Source:
https://scmp.com/news/hong-kong/article/1081190/civil-servants-violating-neutrality-pushing-artificial-beach-lung-mei
Hong Kong

Civil servants 'violating neutrality' by pushing artificial beach at Lung Mei

A green group has accused civil servants of crossing the lines of political neutrality, saying that in 2008 they actively created public support for or eliminated objections to plans for a man-made beach in Tai Po.

In one instance, officers of the Civil Engineering and Development Department talked 12 pupils at a Kwun Tong secondary school out of opposing the reclamation of Tolo Harbour waters at Lung Mei, along Ting Kok Road.

In another case, the same officers, along with Tai Po district councillors, persuaded two groups of fishermen to withdraw their objections as well.

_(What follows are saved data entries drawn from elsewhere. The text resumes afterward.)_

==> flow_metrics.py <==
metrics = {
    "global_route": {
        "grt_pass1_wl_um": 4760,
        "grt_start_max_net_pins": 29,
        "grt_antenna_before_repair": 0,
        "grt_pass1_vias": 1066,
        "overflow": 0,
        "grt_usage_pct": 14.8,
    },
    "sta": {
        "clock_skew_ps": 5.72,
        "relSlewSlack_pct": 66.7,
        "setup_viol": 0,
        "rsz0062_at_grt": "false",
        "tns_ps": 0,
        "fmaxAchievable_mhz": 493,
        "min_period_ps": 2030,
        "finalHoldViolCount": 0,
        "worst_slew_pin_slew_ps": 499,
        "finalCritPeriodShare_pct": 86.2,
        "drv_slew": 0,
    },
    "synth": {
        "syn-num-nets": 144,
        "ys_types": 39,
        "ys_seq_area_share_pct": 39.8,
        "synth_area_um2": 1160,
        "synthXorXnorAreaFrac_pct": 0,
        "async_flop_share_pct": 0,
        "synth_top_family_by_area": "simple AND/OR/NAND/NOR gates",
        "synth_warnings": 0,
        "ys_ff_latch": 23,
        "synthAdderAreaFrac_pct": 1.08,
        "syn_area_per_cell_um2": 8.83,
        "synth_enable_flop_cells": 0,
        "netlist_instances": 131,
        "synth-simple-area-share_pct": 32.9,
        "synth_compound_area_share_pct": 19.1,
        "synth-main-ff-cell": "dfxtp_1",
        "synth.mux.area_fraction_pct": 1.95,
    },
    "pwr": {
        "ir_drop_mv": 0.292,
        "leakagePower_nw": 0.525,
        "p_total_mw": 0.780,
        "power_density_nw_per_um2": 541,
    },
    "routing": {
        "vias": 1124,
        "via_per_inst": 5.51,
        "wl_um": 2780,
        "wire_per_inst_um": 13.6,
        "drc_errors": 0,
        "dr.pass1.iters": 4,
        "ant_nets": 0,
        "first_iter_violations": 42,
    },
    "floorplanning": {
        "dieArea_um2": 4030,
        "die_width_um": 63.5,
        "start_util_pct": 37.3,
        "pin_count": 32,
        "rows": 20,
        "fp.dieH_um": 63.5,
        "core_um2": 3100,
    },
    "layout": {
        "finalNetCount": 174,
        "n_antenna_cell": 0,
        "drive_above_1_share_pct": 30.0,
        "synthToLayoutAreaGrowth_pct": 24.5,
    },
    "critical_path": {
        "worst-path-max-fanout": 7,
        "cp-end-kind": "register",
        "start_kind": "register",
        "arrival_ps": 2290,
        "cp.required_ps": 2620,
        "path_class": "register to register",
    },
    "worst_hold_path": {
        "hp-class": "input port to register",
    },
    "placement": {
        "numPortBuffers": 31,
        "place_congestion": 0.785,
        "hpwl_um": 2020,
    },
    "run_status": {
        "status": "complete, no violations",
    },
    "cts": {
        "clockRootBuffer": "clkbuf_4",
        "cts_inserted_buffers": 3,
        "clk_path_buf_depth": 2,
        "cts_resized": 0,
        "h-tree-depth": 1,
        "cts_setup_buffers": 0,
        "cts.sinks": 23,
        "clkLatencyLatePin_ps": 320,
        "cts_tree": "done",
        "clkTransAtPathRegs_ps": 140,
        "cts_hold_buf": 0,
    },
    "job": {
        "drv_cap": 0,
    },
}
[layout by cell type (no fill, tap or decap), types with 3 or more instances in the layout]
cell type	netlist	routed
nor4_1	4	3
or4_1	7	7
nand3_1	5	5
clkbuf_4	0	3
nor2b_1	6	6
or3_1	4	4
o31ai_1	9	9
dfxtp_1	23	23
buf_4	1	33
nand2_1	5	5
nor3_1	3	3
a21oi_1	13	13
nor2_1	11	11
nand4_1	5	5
**config.mk**
```make
export PLATFORM = sky130hd
export DESIGN_NAME = serial_link_credit_ctrl
export DESIGN_NICKNAME = d
export VERILOG_FILES = /design/src/rtl/serial_link_credit_ctrl.sv
export SDC_FILE = /design/constraint.sdc
export NUM_CORES = 1
export LEC_CHECK = 0
export CORE_MARGIN = 10
export CORE_UTILIZATION = 35
export CTS_CLUSTER_SIZE = 10
export DETAILED_ROUTE_END_ITERATION = 10
export GPL_TIMING_DRIVEN = 0
export PLACE_DENSITY = 0.89
export SETUP_SLACK_MARGIN = 0.4
export SYNTH_ARGS = -nofsm -noshare
export SYNTH_HDL_FRONTEND = slang
export SYNTH_SLANG_ARGS = --single-unit
```
**constraint.sdc**
```tcl
create_clock -name clk_i -period 3.81 [get_ports clk_i]
set_input_delay 0.381 -clock clk_i [delete_from_list [all_inputs] [get_ports clk_i]]
set_output_delay 0.381 -clock clk_i [all_outputs]
set_load 0.02 [all_outputs]
```
**src/rtl/serial_link_credit_ctrl.sv**
```systemverilog
// Credit-based flow control between the network layer and the serial-link PHY:
// credit-gated TX with piggybacked credit returns, and an RX side that polices buffer occupancy.
module serial_link_credit_ctrl #(
  parameter int DataWidth       = 64,
  parameter int NumCredits      = 8,
  parameter int ForceSendThresh = 4,
  localparam int CW             = $clog2(NumCredits) + 1
) (
  input  logic                 clk_i,
  input  logic                 rst_i,
  input  logic [DataWidth-1:0] data_in_i,
  input  logic                 data_in_valid_i,
  output logic                 data_in_ready_o,
  output logic [DataWidth-1:0] data_out_o,
  output logic [CW-1:0]        data_out_credit_o,
  output logic                 data_out_credit_only_o,
  output logic                 data_out_valid_o,
  input  logic                 data_out_ready_i,
  input  logic [DataWidth-1:0] rx_data_i,
  input  logic [CW-1:0]        rx_credit_i,
  input  logic                 rx_credit_only_i,
  input  logic                 rx_valid_i,
  output logic [DataWidth-1:0] rx_data_o,
  output logic                 rx_valid_o,
  input  logic                 rx_consumed_i,
  output logic [CW-1:0]        credits_avail_o,
  output logic [CW-1:0]        credits_pending_o,
  output logic                 err_o
);

  typedef enum logic {OUT_EMPTY, OUT_FULL} out_state_t;

  localparam logic [CW:0]   MaxCredits = (CW+1)'(NumCredits);
  localparam logic [CW-1:0] MaxOcc     = CW'(NumCredits);
  localparam logic [CW-1:0] Thresh     = CW'(ForceSendThresh);

  out_state_t           state_q, state_d;
  logic [DataWidth-1:0] out_data_q;
  logic [CW-1:0]        out_credit_q;
  logic                 out_credit_only_q;
  logic [CW-1:0]        avail_q, avail_d;
  logic [CW-1:0]        pending_q, pending_d;
  logic [CW-1:0]        occ_q, occ_d;
  logic                 err_q, err_d;

  logic        free, has_credit, load_data, load_credit, load, arrive;
  logic [CW:0] avail_sum, pending_sum;
  logic [CW-1:0] pending_base;

  assign has_credit = (avail_q != '0);
  assign arrive     = rx_valid_i & ~rx_credit_only_i;

  always_comb begin
    state_d     = state_q;
    free        = 1'b0;
    load_data   = 1'b0;
    load_credit = 1'b0;
    unique case (state_q)
      OUT_EMPTY: free = 1'b1;
      OUT_FULL:  free = data_out_ready_i;
      default:   free = 1'b0;
    endcase
    if (free) begin
      if (data_in_valid_i && has_credit) begin
        load_data = 1'b1;
      end else if (pending_q >= Thresh) begin
        load_credit = 1'b1;
      end
    end
    load = load_data | load_credit;
    if (load) begin
      state_d = OUT_FULL;
    end else if (free) begin
      state_d = OUT_EMPTY;
    end
  end

  // A load hands over all pending credits; a consume in the same cycle lands in the new count.
  always_comb begin
    err_d        = err_q;
    pending_base = load ? '0 : pending_q;
    pending_sum  = {1'b0, pending_base} + {{CW{1'b0}}, rx_consumed_i};
    pending_d    = pending_sum[CW] ? '1 : pending_sum[CW-1:0];

    avail_sum = {1'b0, avail_q} - {{CW{1'b0}}, load_data}
              + (rx_valid_i ? {1'b0, rx_credit_i} : '0);
    if (avail_sum > MaxCredits) begin
      avail_d = MaxOcc;
      err_d   = 1'b1;
    end else begin
      avail_d = avail_sum[CW-1:0];
    end

    occ_d = occ_q;
    if (arrive && !rx_consumed_i) begin
      if (occ_q == MaxOcc) err_d = 1'b1;
      else                 occ_d = occ_q + 1'b1;
    end else if (rx_consumed_i && !arrive) begin
      if (occ_q == '0) err_d = 1'b1;
      else             occ_d = occ_q - 1'b1;
    end
  end

  always_ff @(posedge clk_i) begin
    if (rst_i) begin
      state_q           <= OUT_EMPTY;
      out_data_q        <= '0;
      out_credit_q      <= '0;
      out_credit_only_q <= 1'b0;
      avail_q           <= MaxOcc;
      pending_q         <= '0;
      occ_q             <= '0;
      err_q             <= 1'b0;
    end else begin
      state_q   <= state_d;
      avail_q   <= avail_d;
      pending_q <= pending_d;
      occ_q     <= occ_d;
      err_q     <= err_d;
      if (load) begin
        out_data_q        <= load_data ? data_in_i : '0;
        out_credit_q      <= pending_q;
        out_credit_only_q <= load_credit;
      end else if (free) begin
        out_data_q        <= '0;
        out_credit_q      <= '0;
        out_credit_only_q <= 1'b0;
      end
    end
  end

  assign data_in_ready_o        = free & has_credit;
  assign data_out_o             = out_data_q;
  assign data_out_credit_o      = out_credit_q;
  assign data_out_credit_only_o = out_credit_only_q;
  assign data_out_valid_o       = (state_q == OUT_FULL);
  assign rx_data_o              = rx_data_i;
  assign rx_valid_o             = arrive;
  assign credits_avail_o        = avail_q;
  assign credits_pending_o      = pending_q;
  assign err_o                  = err_q;

endmodule

```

The Development Bureau said it had collected 23 objections during a 2008 public consultation on the project. Seventeen of the objections came from a group of geography pupils, of which 12 withdrew their petition after the department's senior engineer, Ricky Wong Chi-pan, made repeated visits to the school to meet them, according to the minutes of a meeting of the Tai Po District Council in July 2008.

Roy Tam Hoi-pong, president of Green Sense, said opponents of an environmental project would normally be invited to a government office for a meeting, instead of being visited at their school or workplace.

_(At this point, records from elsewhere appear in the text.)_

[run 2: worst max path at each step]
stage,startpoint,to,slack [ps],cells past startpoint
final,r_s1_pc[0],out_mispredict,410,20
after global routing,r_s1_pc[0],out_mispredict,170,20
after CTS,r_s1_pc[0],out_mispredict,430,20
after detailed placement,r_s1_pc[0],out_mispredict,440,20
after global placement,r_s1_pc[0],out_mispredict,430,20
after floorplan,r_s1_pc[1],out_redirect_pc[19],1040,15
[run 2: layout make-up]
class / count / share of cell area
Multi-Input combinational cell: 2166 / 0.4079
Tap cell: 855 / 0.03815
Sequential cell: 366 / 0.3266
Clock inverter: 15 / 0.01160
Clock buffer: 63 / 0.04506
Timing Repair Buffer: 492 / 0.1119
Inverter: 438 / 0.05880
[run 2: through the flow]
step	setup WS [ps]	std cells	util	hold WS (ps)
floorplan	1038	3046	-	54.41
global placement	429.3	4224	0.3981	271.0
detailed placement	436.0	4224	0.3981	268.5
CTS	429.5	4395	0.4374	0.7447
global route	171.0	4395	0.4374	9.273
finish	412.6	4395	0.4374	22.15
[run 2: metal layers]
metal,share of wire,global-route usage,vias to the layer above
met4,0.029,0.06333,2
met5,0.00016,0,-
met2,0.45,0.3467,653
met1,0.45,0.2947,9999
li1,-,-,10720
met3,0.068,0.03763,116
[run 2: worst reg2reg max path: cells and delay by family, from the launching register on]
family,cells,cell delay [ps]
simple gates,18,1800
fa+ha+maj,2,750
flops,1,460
===== config.mk =====
export PLATFORM = sky130hd
export DESIGN_NAME = dnn_layer_accel_flat
export DESIGN_NICKNAME = d
export VERILOG_FILES = /design/src/rtl/dnn_accel_pkg.sv /design/src/rtl/dnn_layer_accel_if.sv /design/src/rtl/dnn_mac_unit.sv /design/src/rtl/dnn_layer_accel.sv /design/src/flat_wrapper.sv
export SDC_FILE = /design/constraint.sdc
export NUM_CORES = 2
export LEC_CHECK = 0
export BUFFER_PORTS_ARGS = -buffer_cell sky130_fd_sc_hd__clkbuf_2
export CORE_UTILIZATION = 31
export CTS_CLUSTER_SIZE = 8
export DETAILED_ROUTE_END_ITERATION = 7
export PLACE_DENSITY = 0.43
export SYNTH_ARGS = -nofsm -noshare
export SYNTH_HDL_FRONTEND = slang
export SYNTH_SLANG_ARGS = --single-unit

===== constraint.sdc =====
create_clock -name clk -period 17.6 [get_ports clk]
set_input_delay 3.52 -clock clk [delete_from_list [all_inputs] [get_ports clk]]
set_output_delay 3.52 -clock clk [all_outputs]
set_load 0.1 [all_outputs]

===== src/rtl/dnn_accel_pkg.sv =====
// Shared definitions for the fully-connected layer engine: FSM state codes,
// CSR word offsets and Q-format helpers for the default 32-bit Q16.16 format.
package dnn_accel_pkg;

  // FSM state codes
  localparam logic [2:0] ST_IDLE    = 3'd0;
  localparam logic [2:0] ST_CHK     = 3'd1;
  localparam logic [2:0] ST_RD_BIAS = 3'd2;
  localparam logic [2:0] ST_RD_W    = 3'd3;
  localparam logic [2:0] ST_RD_X    = 3'd4;
  localparam logic [2:0] ST_MAC     = 3'd5;
  localparam logic [2:0] ST_WR_OUT  = 3'd6;
  localparam logic [2:0] ST_DONE    = 3'd7;

  // CSR word offsets
  localparam logic [3:0] REG_CTRL      = 4'd0;
  localparam logic [3:0] REG_BIAS_ADDR = 4'd1;
  localparam logic [3:0] REG_W_ADDR    = 4'd2;
  localparam logic [3:0] REG_IN_ADDR   = 4'd3;
  localparam logic [3:0] REG_OUT_ADDR  = 4'd4;
  localparam logic [3:0] REG_N_IN      = 4'd5;
  localparam logic [3:0] REG_N_OUT     = 4'd6;
  localparam logic [3:0] REG_RELU      = 4'd7;

  // Q16.16 helpers
  localparam int          Q_FRAC_BITS = 16;
  localparam logic [31:0] Q_ONE       = 32'(1) << Q_FRAC_BITS;
  localparam logic [31:0] Q_MAX       = 32'h7FFF_FFFF;
  localparam logic [31:0] Q_MIN       = 32'h8000_0000;

  function automatic logic [31:0] q_from_int(input int v);
    return 32'(v) << Q_FRAC_BITS;
  endfunction

endpackage
--- config.mk ---
export PLATFORM = sky130hd
export DESIGN_NAME = button_irq_ctrl_flat
export DESIGN_NICKNAME = d
export VERILOG_FILES = /design/src/rtl/button_irq_ctrl_if.sv /design/src/rtl/button_irq_ctrl.sv /design/src/flat_wrapper.sv
export SDC_FILE = /design/constraint.sdc
export NUM_CORES = 1
export LEC_CHECK = 0
export CORE_ASPECT_RATIO = 0.8
export CORE_MARGIN = 5
export CORE_UTILIZATION = 45
export CTS_CLUSTER_DIAMETER = 200
export DETAILED_ROUTE_END_ITERATION = 10
export HOLD_SLACK_MARGIN = 0.03
export PLACE_DENSITY = 0.72
export SETUP_SLACK_MARGIN = 0.3
export SYNTH_ARGS = -nofsm -noshare
export SYNTH_HDL_FRONTEND = slang
export SYNTH_HIERARCHICAL = 1
export SYNTH_SLANG_ARGS = --single-unit
--- constraint.sdc ---
create_clock -name clk -period 4 [get_ports clk]
set_clock_uncertainty 0.1 [all_clocks]
set_input_delay 0.8 -clock clk [delete_from_list [all_inputs] [get_ports clk]]
set_output_delay 0.8 -clock clk [all_outputs]
set_load 0.005 [all_outputs]
[src/rtl/rr_grant_ctrl.sv]
// Round-robin grant controller: registers a one-hot grant, holds it for a burst
// until last/beat-limit, then rotates priority and re-arbitrates without a bubble.
module rr_grant_ctrl #(
    parameter int WIDTH     = 16,
    parameter int IDX_W     = $clog2(WIDTH),
    parameter int MAX_BURST = 8,
    parameter int CNT_W     = 8
) (
    input  logic             clk,
    input  logic             rst_n,
    input  logic [WIDTH-1:0] req,
    input  logic [WIDTH-1:0] last,
    input  logic             ack,
    output logic [WIDTH-1:0] grant,
    output logic             grant_valid,
    output logic [IDX_W-1:0] grant_idx,
    output logic [WIDTH-1:0] base,
    output logic [CNT_W-1:0] beat_cnt,
    output logic             forced
);

    typedef enum logic {IDLE, BUSY} state_t;

    state_t           state, state_next;
    logic             last_hit, limit_hit, burst_end, load;
    logic [WIDTH-1:0] base_next, pick;
    logic [WIDTH-1:0] grant_d;
    logic [IDX_W-1:0] grant_idx_d;
    logic             grant_valid_d, forced_d;
    logic [CNT_W-1:0] beat_cnt_d;

    // Circular search starting at the one-hot base bit: scan two laps so the
    // wrap-around case needs no separate masking logic.
    function automatic logic [WIDTH-1:0] rr_pick(input logic [WIDTH-1:0] r,
                                                 input logic [WIDTH-1:0] b);
        logic [WIDTH-1:0] g;
        logic             started, found;
        g       = '0;
        started = 1'b0;
        found   = 1'b0;
        for (int k = 0; k < 2 * WIDTH; k++) begin
            if (b[k % WIDTH]) started = 1'b1;
            if (started && !found && r[k % WIDTH]) begin
                g[k % WIDTH] = 1'b1;
                found        = 1'b1;
            end
        end
        return g;
    endfunction

    function automatic logic [IDX_W-1:0] encode(input logic [WIDTH-1:0] g);
        logic [IDX_W-1:0] idx;
        idx = '0;
        for (int i = 0; i < WIDTH; i++) begin
            if (g[i]) idx = idx | IDX_W'(i);
        end
        return idx;
    endfunction

    // grant is one-hot, so masking last with it selects last[grant_idx].
    assign last_hit  = |(last & grant);
    assign limit_hit = (MAX_BURST != 0) && (beat_cnt == CNT_W'(MAX_BURST - 1));
    assign burst_end = (state == BUSY) && ack && (last_hit || limit_hit);
    assign load      = (state == IDLE) || burst_end;
    assign base_next = burst_end ? {grant[WIDTH-2:0], grant[WIDTH-1]} : base;
    assign pick      = rr_pick(req, base_next);

    always_ff @(posedge clk or negedge rst_n) begin
        if (!rst_n) begin
            state       <= IDLE;
            base        <= WIDTH'(1);
            grant       <= '0;
            grant_valid <= 1'b0;
            grant_idx   <= '0;
            beat_cnt    <= '0;
            forced      <= 1'b0;
        end else begin
            state       <= state_next;
            base        <= base_next;
            grant       <= grant_d;
            grant_valid <= grant_valid_d;
            grant_idx   <= grant_idx_d;
            beat_cnt    <= beat_cnt_d;
            forced      <= forced_d;
        end
    end

    always_comb begin
        state_next = state;
        case (state)
            IDLE: if (|req) state_next = BUSY;
            BUSY: if (burst_end && !(|pick)) state_next = IDLE;
            default: state_next = IDLE;
        endcase
    end

    always_comb begin
        grant_d       = grant;
        grant_valid_d = grant_valid;
        grant_idx_d   = grant_idx;
        beat_cnt_d    = beat_cnt;
        forced_d      = burst_end && !last_hit;
        if (load) begin
            grant_d       = pick;
            grant_valid_d = |pick;
            grant_idx_d   = encode(pick);
            beat_cnt_d    = '0;
        end else if (ack) begin
            beat_cnt_d = beat_cnt + CNT_W'(1);
        end
    end

endmodule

"Such a visit would exert pressure on the school and pupils, and its purpose would be not to hear others' views, but to terminate objections," Tam said.

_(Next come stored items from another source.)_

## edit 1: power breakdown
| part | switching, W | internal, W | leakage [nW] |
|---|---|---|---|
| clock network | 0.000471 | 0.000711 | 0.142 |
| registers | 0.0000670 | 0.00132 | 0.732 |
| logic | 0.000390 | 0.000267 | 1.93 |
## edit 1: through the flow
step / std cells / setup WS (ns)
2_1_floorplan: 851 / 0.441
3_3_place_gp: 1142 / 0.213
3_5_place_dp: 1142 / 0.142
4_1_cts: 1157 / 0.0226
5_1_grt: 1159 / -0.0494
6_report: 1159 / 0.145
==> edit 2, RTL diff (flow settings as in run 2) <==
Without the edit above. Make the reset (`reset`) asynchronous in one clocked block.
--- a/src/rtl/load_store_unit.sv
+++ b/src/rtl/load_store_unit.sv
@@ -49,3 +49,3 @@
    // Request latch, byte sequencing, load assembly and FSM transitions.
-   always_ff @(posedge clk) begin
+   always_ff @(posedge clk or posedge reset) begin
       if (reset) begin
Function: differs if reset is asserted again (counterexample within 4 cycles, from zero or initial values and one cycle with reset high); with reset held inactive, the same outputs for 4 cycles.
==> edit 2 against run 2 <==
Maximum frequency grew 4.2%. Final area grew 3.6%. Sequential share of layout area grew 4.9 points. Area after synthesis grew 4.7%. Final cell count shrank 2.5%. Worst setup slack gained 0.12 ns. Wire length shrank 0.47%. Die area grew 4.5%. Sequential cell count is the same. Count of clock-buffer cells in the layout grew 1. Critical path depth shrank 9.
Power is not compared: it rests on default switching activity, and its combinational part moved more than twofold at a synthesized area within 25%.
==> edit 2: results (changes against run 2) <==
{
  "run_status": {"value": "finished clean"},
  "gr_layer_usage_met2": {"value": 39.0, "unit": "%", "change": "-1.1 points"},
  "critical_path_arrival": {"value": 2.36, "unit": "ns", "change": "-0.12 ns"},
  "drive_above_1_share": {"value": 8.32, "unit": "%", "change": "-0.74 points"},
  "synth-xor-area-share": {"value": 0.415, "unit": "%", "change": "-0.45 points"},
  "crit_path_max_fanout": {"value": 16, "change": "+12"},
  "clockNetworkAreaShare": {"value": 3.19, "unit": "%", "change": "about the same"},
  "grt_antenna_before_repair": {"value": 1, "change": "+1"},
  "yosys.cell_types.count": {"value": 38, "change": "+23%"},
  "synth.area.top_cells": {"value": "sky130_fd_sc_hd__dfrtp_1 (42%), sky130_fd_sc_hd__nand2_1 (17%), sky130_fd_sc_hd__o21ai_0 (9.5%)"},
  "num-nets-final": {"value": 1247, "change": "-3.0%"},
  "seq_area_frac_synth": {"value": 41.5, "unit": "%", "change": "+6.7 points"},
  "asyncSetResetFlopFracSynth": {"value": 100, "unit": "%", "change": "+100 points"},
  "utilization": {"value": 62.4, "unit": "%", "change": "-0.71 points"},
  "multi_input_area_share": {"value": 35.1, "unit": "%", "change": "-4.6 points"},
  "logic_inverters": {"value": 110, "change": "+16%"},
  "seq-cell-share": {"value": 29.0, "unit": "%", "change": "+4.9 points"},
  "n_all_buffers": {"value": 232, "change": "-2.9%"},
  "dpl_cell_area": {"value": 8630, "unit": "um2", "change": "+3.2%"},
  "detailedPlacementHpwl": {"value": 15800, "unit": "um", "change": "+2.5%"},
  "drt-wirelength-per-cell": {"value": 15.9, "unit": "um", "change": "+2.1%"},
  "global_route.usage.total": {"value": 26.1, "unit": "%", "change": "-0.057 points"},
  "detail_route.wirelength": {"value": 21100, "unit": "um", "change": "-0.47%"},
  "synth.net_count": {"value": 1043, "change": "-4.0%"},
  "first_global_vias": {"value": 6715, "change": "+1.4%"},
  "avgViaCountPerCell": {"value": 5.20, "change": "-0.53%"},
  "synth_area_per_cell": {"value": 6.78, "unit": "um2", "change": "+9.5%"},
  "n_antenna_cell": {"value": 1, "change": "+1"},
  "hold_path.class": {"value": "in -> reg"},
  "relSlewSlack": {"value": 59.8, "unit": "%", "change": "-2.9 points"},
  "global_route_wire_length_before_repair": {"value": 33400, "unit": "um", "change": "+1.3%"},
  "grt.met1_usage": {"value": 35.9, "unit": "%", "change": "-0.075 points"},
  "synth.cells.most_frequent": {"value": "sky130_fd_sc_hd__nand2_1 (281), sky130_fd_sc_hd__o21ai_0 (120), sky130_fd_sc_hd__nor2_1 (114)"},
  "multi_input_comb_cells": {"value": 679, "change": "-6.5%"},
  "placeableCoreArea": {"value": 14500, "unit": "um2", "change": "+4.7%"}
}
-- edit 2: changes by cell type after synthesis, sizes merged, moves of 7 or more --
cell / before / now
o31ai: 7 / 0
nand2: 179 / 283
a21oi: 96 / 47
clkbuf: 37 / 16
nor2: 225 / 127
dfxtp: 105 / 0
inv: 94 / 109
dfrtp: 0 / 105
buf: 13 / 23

A bureau spokeswoman confirmed last night that Wong did visit the school on April 21, 2008, but only to "exchange views and clarify" the project with pupils. She also admitted that the officers met the fishermen with the help of a district councillor.

Tam also said an officer from the Leisure and Cultural Services Department asked the district council in January 2008 to create public support for the project.

The officer, Mak Chi-chai, is now vice-president of the Civil Servant General Union, which has publicly backed the beach plan.

A spokesman for the department said its officers were duty-bound to promote the project, as it was a proponent of the artificial beach; therefore, the question of neutrality did not apply.